# Associativity in Braided Monoidal Categories with String Diagrams

In A survey of graphical languages for monoidal categories, Peter Selinger gives a graphical language for braided monoidal categories by using string diagrams.

The following equation of braided monoidal categories : $$(id_B \otimes c_{A,C}) \circ \alpha_{B,A,C} \circ (c_{A,B} \otimes id_C) = \alpha _{B,C,A} \circ (c_{B,C \otimes A}) \circ \alpha_{A,B,C}$$

where $$\alpha_{A,B,C} : (A \otimes B) \otimes C \rightarrow A \otimes (B \otimes C)$$

and the braiding is

$$c_{A,B} : A \otimes B \rightarrow B \otimes A$$

is represented as the following string diagram :

And moreover, Paul-André Meliès use these diagrams for (I think) the same thing in his Categorical Semantics of Linear Logic (Page 68) :

What I don't understand :

1) I see that the braiding is represented as an exchange/crossing of strings but I don't see how the associator $\alpha$ is represented. Is it invisible ? If it is invisible, can string diagrams only be used for "structures with an associative operator" ?
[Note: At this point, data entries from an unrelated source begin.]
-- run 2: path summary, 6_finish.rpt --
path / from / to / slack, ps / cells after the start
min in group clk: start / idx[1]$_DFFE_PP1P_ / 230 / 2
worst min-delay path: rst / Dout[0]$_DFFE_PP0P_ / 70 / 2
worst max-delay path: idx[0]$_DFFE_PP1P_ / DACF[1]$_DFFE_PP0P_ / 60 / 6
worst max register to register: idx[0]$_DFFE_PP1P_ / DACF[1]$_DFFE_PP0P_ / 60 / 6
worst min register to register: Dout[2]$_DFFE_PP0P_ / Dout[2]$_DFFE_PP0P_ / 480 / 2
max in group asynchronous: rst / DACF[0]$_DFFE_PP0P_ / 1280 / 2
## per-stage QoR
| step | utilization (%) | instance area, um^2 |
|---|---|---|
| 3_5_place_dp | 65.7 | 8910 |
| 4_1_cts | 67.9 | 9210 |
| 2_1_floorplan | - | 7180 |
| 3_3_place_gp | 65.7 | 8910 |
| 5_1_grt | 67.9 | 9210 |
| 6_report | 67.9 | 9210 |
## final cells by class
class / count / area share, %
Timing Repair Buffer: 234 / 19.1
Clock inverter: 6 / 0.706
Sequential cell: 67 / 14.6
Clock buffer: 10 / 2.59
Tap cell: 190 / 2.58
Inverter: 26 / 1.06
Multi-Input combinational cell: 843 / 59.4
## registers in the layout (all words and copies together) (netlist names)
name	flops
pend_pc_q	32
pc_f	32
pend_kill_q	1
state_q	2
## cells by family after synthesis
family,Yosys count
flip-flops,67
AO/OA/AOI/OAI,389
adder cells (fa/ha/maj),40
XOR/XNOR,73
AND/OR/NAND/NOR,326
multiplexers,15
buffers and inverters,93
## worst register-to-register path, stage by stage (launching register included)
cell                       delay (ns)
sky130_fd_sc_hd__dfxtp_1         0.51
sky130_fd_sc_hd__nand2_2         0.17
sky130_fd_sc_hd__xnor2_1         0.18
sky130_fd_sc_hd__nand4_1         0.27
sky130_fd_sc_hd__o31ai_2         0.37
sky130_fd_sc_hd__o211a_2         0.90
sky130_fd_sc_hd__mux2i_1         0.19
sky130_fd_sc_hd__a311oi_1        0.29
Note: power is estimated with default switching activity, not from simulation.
$ cat config.mk
export PLATFORM = sky130hd
export DESIGN_NAME = circuito_serializador_flat
export DESIGN_NICKNAME = d
export VERILOG_FILES = /design/src/rtl/circuito_serializador_if.sv /design/src/rtl/circuito_serializador.sv /design/src/flat_wrapper.sv
export SDC_FILE = /design/constraint.sdc
export NUM_CORES = 1
export LEC_CHECK = 0
export ABC_AREA = 1
export CORE_MARGIN = 2
export CORE_UTILIZATION = 59
export CTS_BUF_LIST = sky130_fd_sc_hd__clkbuf_2 sky130_fd_sc_hd__clkbuf_4 sky130_fd_sc_hd__clkbuf_8
export DETAILED_ROUTE_END_ITERATION = 8
export PLACE_DENSITY = 0.86
export SYNTH_ARGS = -nofsm -noshare
export SYNTH_HDL_FRONTEND = slang
export SYNTH_SLANG_ARGS = --single-unit
$ cat constraint.sdc
create_clock -name clk -period 3.9 [get_ports clk]
set_clock_uncertainty 0.05 [all_clocks]
set_input_delay 0.78 -clock clk [delete_from_list [all_inputs] [get_ports clk]]
set_output_delay 0.78 -clock clk [all_outputs]
set_load 0.02 [all_outputs]
**src/rtl/coin_pkg.sv**
```systemverilog
// Shared coin-interface definitions: coin codes, coin value helper and
// controller state encoding used by the vending controller and change return.
package coin_pkg;

   localparam logic [1:0] COIN_NONE   = 2'b00;
   localparam logic [1:0] COIN_NICKEL = 2'b01;
   localparam logic [1:0] COIN_DIME   = 2'b10;
   localparam logic [1:0] COIN_BAD    = 2'b11;

   typedef enum logic [1:0] {
      IDLE      = 2'd0,
      VEND      = 2'd1,
      CHG_PULSE = 2'd2,
      CHG_GAP   = 2'd3
   } state_t;

   // Invalid code 11 is worth nothing, so it is ignored everywhere.
   function automatic logic [1:0] coin_value(input logic [1:0] code);
      case (code)
         COIN_NICKEL: return 2'd1;
         COIN_DIME:   return 2'd2;
         default:     return 2'd0;
      endcase
   endfunction

endpackage

```
**src/rtl/change_emitter.sv**
```systemverilog
// Refund counter and change sequencing: emits owed nickels as pulse/gap
// pairs of coin codes, absorbing coins that arrive while it is running.
module change_emitter
   import coin_pkg::*;
#(
   parameter int unsigned REFUND_W = 6
) (
   input  logic                clock,
   input  logic                reset,
   input  logic                load,
   input  logic                start,
   input  logic [REFUND_W-1:0] load_val,
   input  logic [1:0]          add_val,
   output logic                busy,
   output logic [1:0]          change
);

   state_t              phase;
   logic [REFUND_W-1:0] refund;
   logic [REFUND_W-1:0] base;
   logic [REFUND_W-1:0] r_next;
   logic [REFUND_W+1:0] sum;
   logic [REFUND_W+1:0] dec;

   // The pulse amount is latched on entry, so the decrement is applied on
   // leaving CHG_PULSE together with any coin that arrived meanwhile.
   always_comb begin
      base   = (phase == IDLE && load) ? load_val : refund;
      dec    = (change == COIN_DIME) ? (REFUND_W+2)'(2) : (REFUND_W+2)'(1);
      sum    = {2'b00, base} + {{REFUND_W{1'b0}}, add_val};
      if (phase == CHG_PULSE)
         sum = sum - dec;
      r_next = (sum > {2'b00, {REFUND_W{1'b1}}}) ? '1 : sum[REFUND_W-1:0];
   end

   always_ff @(posedge clock) begin
      if (reset) begin
         phase  <= IDLE;
         refund <= '0;
         change <= COIN_NONE;
         busy   <= 1'b0;
      end else begin
         refund <= r_next;
         case (phase)
            CHG_PULSE: begin
               phase  <= CHG_GAP;
               change <= COIN_NONE;
            end
            CHG_GAP, IDLE: begin
               if ((phase == CHG_GAP || start) && r_next != '0) begin
                  phase  <= CHG_PULSE;
                  change <= (r_next >= REFUND_W'(2)) ? COIN_DIME : COIN_NICKEL;
                  busy   <= 1'b1;
               end else begin
                  phase  <= IDLE;
                  change <= COIN_NONE;
                  busy   <= 1'b0;
               end
            end
            default: begin
               phase  <= IDLE;
               change <= COIN_NONE;
               busy   <= 1'b0;
            end
         endcase
      end
   end

endmodule

```
**src/rtl/newspaper_change_dispenser.sv**
```systemverilog
// Coin-operated newspaper vending controller: credits coins, pulses a vend
// and hands surplus or cancelled credit to the change emitter.
module newspaper_change_dispenser
   import coin_pkg::*;
#(
   parameter int unsigned PRICE    = 3,
   parameter int unsigned REFUND_W = 6
) (
   input  logic       clock,
   input  logic       reset,
   input  logic [1:0] coin,
   input  logic       cancel,
   output logic       newspaper,
   output logic [1:0] change,
   output logic       busy
);

   state_t              state;
   logic [3:0]          credit;
   logic [4:0]          total;
   logic                accept;
   logic                do_vend;
   logic                do_cancel;
   logic                em_load;
   logic                em_start;
   logic                em_busy;
   logic [REFUND_W-1:0] em_load_val;
   logic [1:0]          em_add;

   // Coins seen while vending or returning change go straight to the refund.
   always_comb begin
      accept      = (state == IDLE) && !em_busy;
      total       = {1'b0, credit} + {3'b000, coin_value(coin)};
      do_cancel   = accept && cancel && (total != '0);
      do_vend     = accept && !cancel && (total >= 5'(PRICE));
      em_load     = do_cancel || do_vend;
      em_start    = do_cancel || (state == VEND);
      em_load_val = do_cancel ? REFUND_W'(total) : REFUND_W'(total - 5'(PRICE));
      em_add      = accept ? 2'd0 : coin_value(coin);
      busy        = (state == VEND) || em_busy;
   end

   always_ff @(posedge clock) begin
      if (reset) begin
         state     <= IDLE;
         credit    <= '0;
         newspaper <= 1'b0;
      end else begin
         newspaper <= do_vend;
         if (state == VEND)
            state <= IDLE;
         else if (do_vend)
            state <= VEND;
         if (do_vend || do_cancel)
            credit <= '0;
         else if (accept)
            credit <= total[3:0];
      end
   end

   change_emitter #(
      .REFUND_W(REFUND_W)
   ) u_change_emitter (
      .clock   (clock),
      .reset   (reset),
      .load    (em_load),
      .start   (em_start),
      .load_val(em_load_val),
      .add_val (em_add),
      .busy    (em_busy),
      .change  (change)
   );

endmodule

```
2) In the diagram of Melliès, why are the strings for $B$ and $C$ "stucked to each other" on the left side of the $=$ and then "untangled" in the right side ?
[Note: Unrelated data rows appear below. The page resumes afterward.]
==> src/rtl/int_issue_queue_pkg.sv <==
// Shared widths, entry layout and the CDB wakeup rule for the integer issue queue.
package int_issue_queue_pkg;

    localparam int IQ_TAG_W  = 5;
    localparam int IQ_DATA_W = 32;
    localparam int IQ_OPC_W  = 4;

    typedef struct packed {
        logic                 valid;
        logic [IQ_OPC_W-1:0]  opcode;
        logic [IQ_TAG_W-1:0]  rs_tag;
        logic [IQ_DATA_W-1:0] rs_data;
        logic                 rs_valid;
        logic [IQ_TAG_W-1:0]  rt_tag;
        logic [IQ_DATA_W-1:0] rt_data;
        logic                 rt_valid;
        logic [IQ_TAG_W-1:0]  rd_tag;
    } iq_entry_t;

    // Rs and Rt are matched independently, so one broadcast can wake both operands.
    function automatic iq_entry_t iq_wake(input iq_entry_t e,
                                          input logic cdb_valid,
                                          input logic [IQ_TAG_W-1:0] cdb_tag,
                                          input logic [IQ_DATA_W-1:0] cdb_data);
        iq_entry_t r;
        r = e;
        if (cdb_valid && e.valid) begin
            if (!e.rs_valid && e.rs_tag == cdb_tag) begin
                r.rs_data  = cdb_data;
                r.rs_valid = 1'b1;
            end
            if (!e.rt_valid && e.rt_tag == cdb_tag) begin
                r.rt_data  = cdb_data;
                r.rt_valid = 1'b1;
            end
        end
        return r;
    endfunction

endpackage

==> src/rtl/int_issue_queue_slot.sv <==
// One queue entry: chooses between hold, shift-in from the slot above, or a new dispatch,
// then applies the current CDB broadcast to whatever it is about to store.
module int_issue_queue_slot
    import int_issue_queue_pkg::*;
(
    input  logic                 Clk,
    input  logic                 Rst,
    input  logic                 flush,
    input  logic                 load,
    input  iq_entry_t            load_entry,
    input  logic                 shift,
    input  iq_entry_t            shift_entry,
    input  logic                 cdb_valid,
    input  logic [IQ_TAG_W-1:0]  cdb_tag,
    input  logic [IQ_DATA_W-1:0] cdb_data,
    output iq_entry_t            entry
);

    iq_entry_t base;
    iq_entry_t next_entry;

    always_comb begin
        base = entry;
        if (load) begin
            base = load_entry;
        end else if (shift) begin
            base = shift_entry;
        end
        next_entry = iq_wake(base, cdb_valid, cdb_tag, cdb_data);
    end

    always_ff @(posedge Clk or negedge Rst) begin
        if (!Rst) begin
            entry <= '0;
        end else if (flush) begin
            entry <= '0;
        end else begin
            entry <= next_entry;
        end
    end

endmodule

==> src/rtl/int_issue_queue.sv <==
// Integer reservation-station queue: compacting shift queue with CDB wakeup and
// oldest-ready-first issue to the integer ALU.
module int_issue_queue
    import int_issue_queue_pkg::*;
#(
    parameter int DEPTH  = 4,
    parameter int TAG_W  = IQ_TAG_W,
    parameter int DATA_W = IQ_DATA_W,
    parameter int OPC_W  = IQ_OPC_W
) (
    input  logic              Clk,
    input  logic              Rst,
    input  logic              Flush,
    input  logic              Dispatch_En,
    input  logic [OPC_W-1:0]  Dispatch_Opcode,
    input  logic [TAG_W-1:0]  Dispatch_Rs_Tag,
    input  logic [DATA_W-1:0] Dispatch_Rs_Data,
    input  logic              Dispatch_Rs_Valid,
    input  logic [TAG_W-1:0]  Dispatch_Rt_Tag,
    input  logic [DATA_W-1:0] Dispatch_Rt_Data,
    input  logic              Dispatch_Rt_Valid,
    input  logic [TAG_W-1:0]  Dispatch_Rd_Tag,
    output logic              Queue_Full,
    input  logic [TAG_W-1:0]  CDB_Tag,
    input  logic [DATA_W-1:0] CDB_Data,
    input  logic              CDB_Valid,
    output logic              Ready_Int,
    input  logic              Issue_Int,
    output logic [OPC_W-1:0]  Issue_Opcode,
    output logic [DATA_W-1:0] Issue_Rs_Data,
    output logic [DATA_W-1:0] Issue_Rt_Data,
    output logic [TAG_W-1:0]  Issue_Rd_Tag
);

    localparam int CNT_W = $clog2(DEPTH + 1);

    logic [CNT_W-1:0] count;
    logic [CNT_W-1:0] wr_idx;
    iq_entry_t        entries [DEPTH];
    iq_entry_t        disp_entry;
    iq_entry_t        sel_entry;
    logic [DEPTH-1:0] ready_vec;
    logic [DEPTH-1:0] at_or_above_sel;
    logic             any_ready;
    logic             do_issue;
    logic             do_dispatch;

    // at_or_above_sel marks every slot from the oldest ready entry upward; those slots
    // shift down by one when an issue fires.
    always_comb begin
        any_ready       = 1'b0;
        sel_entry       = '0;
        ready_vec       = '0;
        at_or_above_sel = '0;
        for (int i = 0; i < DEPTH; i++) begin
            ready_vec[i] = entries[i].valid & entries[i].rs_valid & entries[i].rt_valid;
            if (ready_vec[i] && !any_ready) begin
                sel_entry = entries[i];
            end
            any_ready          = any_ready | ready_vec[i];
            at_or_above_sel[i] = any_ready;
        end
    end

    assign Queue_Full  = (count == CNT_W'(DEPTH));
    assign Ready_Int   = any_ready;
    assign do_issue    = Issue_Int & any_ready;
    assign do_dispatch = Dispatch_En & ~Queue_Full;
    assign wr_idx      = count - CNT_W'(do_issue);

    assign Issue_Opcode  = sel_entry.opcode;
    assign Issue_Rs_Data = sel_entry.rs_data;
    assign Issue_Rt_Data = sel_entry.rt_data;
    assign Issue_Rd_Tag  = sel_entry.rd_tag;

    assign disp_entry = '{valid:    1'b1,
                          opcode:   Dispatch_Opcode,
                          rs_tag:   Dispatch_Rs_Tag,
                          rs_data:  Dispatch_Rs_Data,
                          rs_valid: Dispatch_Rs_Valid,
                          rt_tag:   Dispatch_Rt_Tag,
                          rt_data:  Dispatch_Rt_Data,
                          rt_valid: Dispatch_Rt_Valid,
                          rd_tag:   Dispatch_Rd_Tag};

    always_ff @(posedge Clk or negedge Rst) begin
        if (!Rst) begin
            count <= '0;
        end else if (Flush) begin
            count <= '0;
        end else begin
            count <= count + CNT_W'(do_dispatch) - CNT_W'(do_issue);
        end
    end

    for (genvar i = 0; i < DEPTH; i++) begin : g_slot
        iq_entry_t upper;
        if (i == DEPTH - 1) begin : g_top
            assign upper = '0;
        end else begin : g_mid
            assign upper = entries[i+1];
        end

        int_issue_queue_slot u_slot (
            .Clk         (Clk),
            .Rst         (Rst),
            .flush       (Flush),
            .load        (do_dispatch && (wr_idx == CNT_W'(i))),
            .load_entry  (disp_entry),
            .shift       (do_issue && at_or_above_sel[i]),
            .shift_entry (upper),
            .cdb_valid   (CDB_Valid),
            .cdb_tag     (CDB_Tag),
            .cdb_data    (CDB_Data),
            .entry       (entries[i])
        );
    end

endmodule

==> config.mk <==
export PLATFORM = sky130hd
export DESIGN_NAME = int_issue_queue
export DESIGN_NICKNAME = d
export VERILOG_FILES = /design/src/rtl/int_issue_queue_pkg.sv /design/src/rtl/int_issue_queue_slot.sv /design/src/rtl/int_issue_queue.sv
export SDC_FILE = /design/constraint.sdc
export NUM_CORES = 1
export LEC_CHECK = 0
export ABC_AREA = 1
export CAP_MARGIN = 10
export CORE_MARGIN = 4
export CORE_UTILIZATION = 59
export DETAILED_ROUTE_END_ITERATION = 6
export PLACE_DENSITY = 0.81
export SLEW_MARGIN = 20
export SYNTH_ARGS = -nofsm -noshare
export SYNTH_HDL_FRONTEND = slang
export SYNTH_HIERARCHICAL = 1
export SYNTH_SLANG_ARGS = --single-unit
==> constraint.sdc <==
create_clock -name Clk -period 9.1 [get_ports Clk]
set_clock_uncertainty 0.15 [all_clocks]
set_input_delay 1.82 -clock Clk [delete_from_list [all_inputs] [get_ports Clk]]
set_output_delay 1.82 -clock Clk [all_outputs]
set_load 0.01 [all_outputs]
---- Word-level counts from Yosys, hierarchy flattened ----
Index checks and enable logic that the tools add are counted.
storage, ports and cells
  register bits ........................... 347
  bits of input ports ..................... 128
  output and inout bits ................... 75
  logic and storage cells ................. 138
cells by class
  add/sub/neg operators ................... 3
  eq/ne operators ......................... 12
  multiplexer cells ....................... 33
  bitwise gates (word level) .............. 14
  reduce and logical (&&, ||, !) cells .... 39
operator list
  operator                                                         count
  86-bit 2-to-1 mux                                                12
  33-bit 2-to-1 mux                                                16
  85-bit 2-to-1 mux                                                4
  5-bit == test                                                    8
  1-bit logical AND                                                23
  3-bit nonzero test                                               4
  1-bit zero test                                                  11
  1-bit bitwise AND                                                10
  3-bit by 2-bit == test with 1-bit output, second input constant  2
  3-bit by 1-bit subtractor with 3-bit output                      2
  3-bit by 1-bit adder with 3-bit output                           1
  3-bit by 1-bit == test with 1-bit output, second input constant  1
  3-bit == test, second input constant                             1
  3-bit zero test                                                  1
  3-bit 2-to-1 mux                                                 1
  1-bit OR                                                         3
  1-bit inverter                                                   1

---- Depth between registers and ports, before layout ----
  depth in word-level cells ............... 15
  mapped depth ............................ 23
  gate-level depth less buffers ........... 21

---- Hierarchy ----
Netlist, hierarchy kept.
modules (own cells, without submodules)
  module                instances  cells each  area an instance (um^2)
  int_issue_queue_slot  4          755         5283.8
  int_issue_queue       1          701         3281.9

---- Worst setup path before layout ----
Ideal clock, no wire load.
  path kind ............................... input port to flip-flop
  start point ............................. input port Issue_Int
  end point ............................... register g_slot[0].u_slot/entry[10] (netlist name)
  setup time .............................. 117 ps
  arrival ................................. 4088 ps
  required time ........................... 8833 ps
  setup slack ............................. 4745 ps
  stages on the path ...................... 18
  cells stage by stage .................... inv_1 a21oi_1 ha_1 ha_1 xnor2_1 nand2_1 nor3_1 inv_2 buf_6 nand3_1 nand3_1 nand2_1 nand2_1 nor2_1 nand4_4 buf_2 nor2_1 nor2_1
between the ends
  longest elaborated chain between the ends .. 10
ends and longest elaborated chain
  item                                              RTL line                    source
  start, declared                                   int_issue_queue.sv:28       input logic Issue_Int,
  1-bit bitwise AND *                               int_issue_queue.sv:67       assign do_issue = Issue_Int & any_ready;
  3-bit by 1-bit subtractor with 3-bit output       int_issue_queue.sv:69       assign wr_idx = count - CNT_W'(do_issue);
  3-bit zero test                                   int_issue_queue.sv:108      .load (do_dispatch && (wr_idx == CNT_W'(i))),
  1-bit logical AND                                 int_issue_queue.sv:108
  86-bit 2-to-1 mux *                               int_issue_queue_slot.sv:24  if (load) begin
  5-bit == test or 1-bit zero test (tied branches)  int_issue_queue_pkg.sv:32   if (!e.rt_valid && e.rt_tag == cdb_tag) begin
  1-bit logical AND                                 int_issue_queue_pkg.sv:32
  33-bit 2-to-1 mux                                 int_issue_queue_pkg.sv:32
  33-bit 2-to-1 mux *                               int_issue_queue_pkg.sv:27   if (cdb_valid && e.valid) begin
  86-bit 2-to-1 mux *                               int_issue_queue_slot.sv:35  end else if (flush) begin
  end signal, assigned                              int_issue_queue_slot.sv:38  entry <= next_entry;
  end, declared                                     int_issue_queue_slot.sv:16  output iq_entry_t entry
Every way passes the cells marked *; elsewhere a longest branch is shown, timed or not. The select of a mux whose other input is x is not followed.
A chain may end at the register's enable or synchronous reset.

---- Worst setup path after layout ----
  start point ............................. input port Issue_Int
  end point ............................... register g_slot[1].u_slot/entry[48] (netlist name)
between the ends
  longest elaborated chain between the ends .. 10
ends and longest elaborated chain
  item                                              RTL line                    source
  1-bit bitwise AND *                               int_issue_queue.sv:67
  3-bit by 1-bit subtractor with 3-bit output       int_issue_queue.sv:69
  3-bit by 1-bit == test with 1-bit output          int_issue_queue.sv:108
  1-bit logical AND                                 int_issue_queue.sv:108
  86-bit 2-to-1 mux *                               int_issue_queue_slot.sv:24
  5-bit == test or 1-bit zero test (tied branches)  int_issue_queue_pkg.sv:28   if (!e.rs_valid && e.rs_tag == cdb_tag) begin
  1-bit logical AND                                 int_issue_queue_pkg.sv:28
  33-bit 2-to-1 mux                                 int_issue_queue_pkg.sv:28
  33-bit 2-to-1 mux *                               int_issue_queue_pkg.sv:27
  86-bit 2-to-1 mux *                               int_issue_queue_slot.sv:35
  end signal, assigned                              int_issue_queue_slot.sv:38
  end, declared                                     int_issue_queue_slot.sv:16
Marked as above.

==> results.md <==
* Status: finished, violations left
* Failing checks: DRC
* Full die area at 44,700 µm²
* Number of cell rows at 74
* Int Pwr at 3150 µW
* FF+latch count, synth at 347
* CP max-delay cell: nor3_2
* Worst-path fanout max at 32
* Clock Latency Late Sink at 0.57 ns
* I/O pins at 203
* Detailed-route wire length per cell at 21.4 µm
* Setup TNS at 0 ns
* CTS tree: built
* Area Growth Syn to Fin at 13.3%
* Post-DP HPWL at 53,400 µm
* Comb pwr share at 29.8%
* Final nets at 3,950
* Fin area at 27,700 µm²
* Net Sw Frac at 36.2%
* Area leader, netlist: dfrtp_1
* Die W at 211 µm
* Arrival time worst endpoint at 7.21 ns
* Root Driver: clkbuf_16
* Seq/Total Area, Yosys at 35.6%
* Leak pwr at 0.0143 µW
* PostCTS Resize Cnt at 0
* Top post-synthesis cells by count: nor2_1 (942), nand2_1 (778), dfrtp_1 (347)
* Hold Path Class: register to register
* CP startpoint kind: input port
* Fin crit period at 6.88 ns
* DRT Pass-1 Iters at 7
* H-tree depth at 2
* Post-CTS Setup Bufs at 0
* First-pass GRT wire length at 144,000 µm
* Max Cap Viol at 0
* Share of layout cells above drive strength 1 at 4.89%
* PD cells at 179 nW/µm²
* Vias in the first global route at 25,921
* Yosys top cell area share at 35.6%
* Worst path required time at 9.43 ns
* CTS clock-pin slew for the worst setup and hold paths at 0.06 ns
* Gate Count Post-Synth at 3,721
* CTS hold repair buffers at 0
* Mapped Avg Cell Area at 6.56 µm²
* Critical path type: input port to register
* Die height at 211 µm
* Cell variety after synth at 31
* Post-synthesis cell area at 24,400 µm²
* Initial DRC Count at 4,167
* Most common cell in the netlist: nor2_1
* Routed Wire Length at 93,500 µm
* Clock Path Buffers at 3
* Maximum VDD drop at 0.000128 V
* Ys async rst share at 100%
* Period utilization at 75.6%
* GRT Total Usage at 40.5%
* NetSw at 1790 µW
* RSZ-0062 raised after global routing: no
* Area contributors post-synth: dfrtp_1 (36%), nor2_1 (14%), nand2_1 (12%)
* Register share of total power at 37.6%
* Clock power share at 32.6%
* Via count at 27,549
* Slew @ Worst Pin at 1.19 ns
* Most frequent CP cell: nand2_1
* Hold Fails Final Rpt at 0
* Max Freq at 145 MHz
* IO Port Bufs at 202
* Antenna violations before repair at 4
* Largest net degree at the start of global routing at 156
* Core Area at 40,800 µm²
* Syn. warnings at 6
* Slew HR at 20.9%
* Sink Count at 347
* PnR Total Power at 4940 µW
* Gpl congestion at 0.962
* CP cell instances: clkdlybuf4s50_1, inv_1, a21oi_1, ha_1, ha_1, xnor2_1, nand2_1, nor3_2, buf_4, nor2_2, buf_4, nand2_1, nand3_1, nand2_1, nand2_1, nor2_4, nand3_1, nor2_4, nor2_1, nor2_1
* Vias per cell at 6.29
* Placed cell area at 26,400 µm²
* Endpoints failing setup at 0
* CTS buffer count at 40
* Slew Viols, Final at 0
* Setup crit end kind: register
* Worst path max stage delay at 0.86 ns
* DRC viols at 1
* ANT nets after route at 0
* Leading register cell type out of synthesis: dfrtp_1
* Total gr overflow at 0
* EDFF count, synth at 0
* Initial Util at 59.8%
-- power groups by stage --
stage,sequential (µW),combinational (µW),clock [µW]
after global routing,1880,1590,1680
after floorplan,1850,988,0
after detailed placement,1880,1400,0
final,1860,1470,1610
after global placement,1880,1380,0
after CTS,1850,1410,1620
-- critical path, delay by kind of cell --
family          cells  cell delay [ns]
simple gates       12             3.62
buf+inv             4             1.09
fa+ha+maj           2             0.34
compound gates      1             0.18
xor+xnor            1             0.13
-- flip-flops by register name, summed over array words and instances, names as in the netlist --
register / count
g_slot.u_slot/entry: 344
count: 3
-- metrics by stage --
| stage | cells | setup slack, ns | utilization, % | hold WS [ns] |
|---|---|---|---|---|
| global placement | 4307 | 2.10 | 64.6 | 0.348 |
| global route | 4377 | 2.01 | 67.7 | 0.387 |
| CTS | 4376 | 2.43 | 67.7 | 0.365 |
| finish | 4377 | 2.22 | 67.7 | 0.366 |
| floorplan | 3809 | 4.74 | - | 0.330 |
| detailed placement | 4307 | 1.89 | 64.6 | 0.350 |
-- final cells by class --
type / count / area [µm²]
Clock buffer: 61 / 1170
Antenna cell: 1 / 2.50
Tap cell: 532 / 666
Inverter: 303 / 1140
Fill cell: 3652 / 13200
Clock inverter: 8 / 93.8
Timing Repair Buffer: 247 / 2380
Sequential cell: 347 / 8690
Multi-Input combinational cell: 2878 / 13500
-- layout by cell type, fill, tap and decap left out, types with 4 or more instances in the layout --
master	synthesis	layout
nand4_1	249	249
clkdlybuf4s50_1	0	201
o22a_1	4	4
o21ai_0	37	37
inv_1	290	286
nor3_2	0	4
conb_1	2	90
clkbuf_8	0	7
nor2_4	11	13
nor2_2	8	10
o221ai_1	20	20
nand4_4	4	4
ha_1	4	4
o21ai_2	0	4
clkinv_2	0	5
inv_2	13	17
dfrtp_1	347	344
a21oi_1	16	16
buf_4	5	44
nand3_1	284	284
or2_2	20	20
clkbuf_16	0	41
nor2_1	942	938
nand2_2	9	9
a22oi_1	36	36
clkbuf_1	101	13
nand2_1	778	778
o22ai_1	240	240
o21bai_1	112	112
-- metal layers --
metal / vias up / GRT usage, % / share of wire [%]
met5: - / 0 / 0.026
met4: 6 / 22.9 / 6.7
met3: 426 / 10.1 / 15
met2: 2240 / 59.5 / 42
met1: 12482 / 55.1 / 37
li1: 12395 / - / -
-- worst paths after layout --
path | depth (start not counted) | slack (ns) | end | from
worst max register to register | 14 | 2.90 | g_slot[3].u_slot/entry[46] | g_slot[0].u_slot/entry[85]
worst max-delay path | 20 | 2.22 | g_slot[1].u_slot/entry[48] | Issue_Int
worst min-delay path | 2 | 0.37 | g_slot[0].u_slot/entry[0] | g_slot[0].u_slot/entry[0]
max in group asynchronous | 2 | 6.31 | g_slot[1].u_slot/entry[83] | Rst
min in group asynchronous | 1 | 1.04 | g_slot[3].u_slot/entry[24] | Rst
worst min register to register | 2 | 0.37 | g_slot[0].u_slot/entry[0] | g_slot[0].u_slot/entry[0]
-- kinds of logic after synthesis --
group | count (synthesis) | synth area share (%)
AOI/OAI and AO/OA | 470 | 12.7
DFF | 347 | 35.6
adders and majority gates | 5 | 0.287
other | 2 | 0.0308
and+or+nand+nor | 2311 | 40.6
buffers and inverters | 584 | 10.7
xor gates and xnor gates | 2 | 0.0718
Note: power is estimated with default switching activity, not from simulation.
1) I see that the braiding is represented as an exchange/crossing of strings but I don't see how the associator $\alpha$ is represented. Is it invisible ?

Yes, the associator is invisible. A justification I have heard for this is that every monoidal category is equivalent to one where the associator is the identity.

If it is invisible, can string diagrams only be used for "structures with an associative operator" ?

I would think so, yes.

2) In the diagram of Melliès, why are the strings for $B$ and $C$ "stucked to each other" on the left side of the $=$ and then "untangled" in the right side ?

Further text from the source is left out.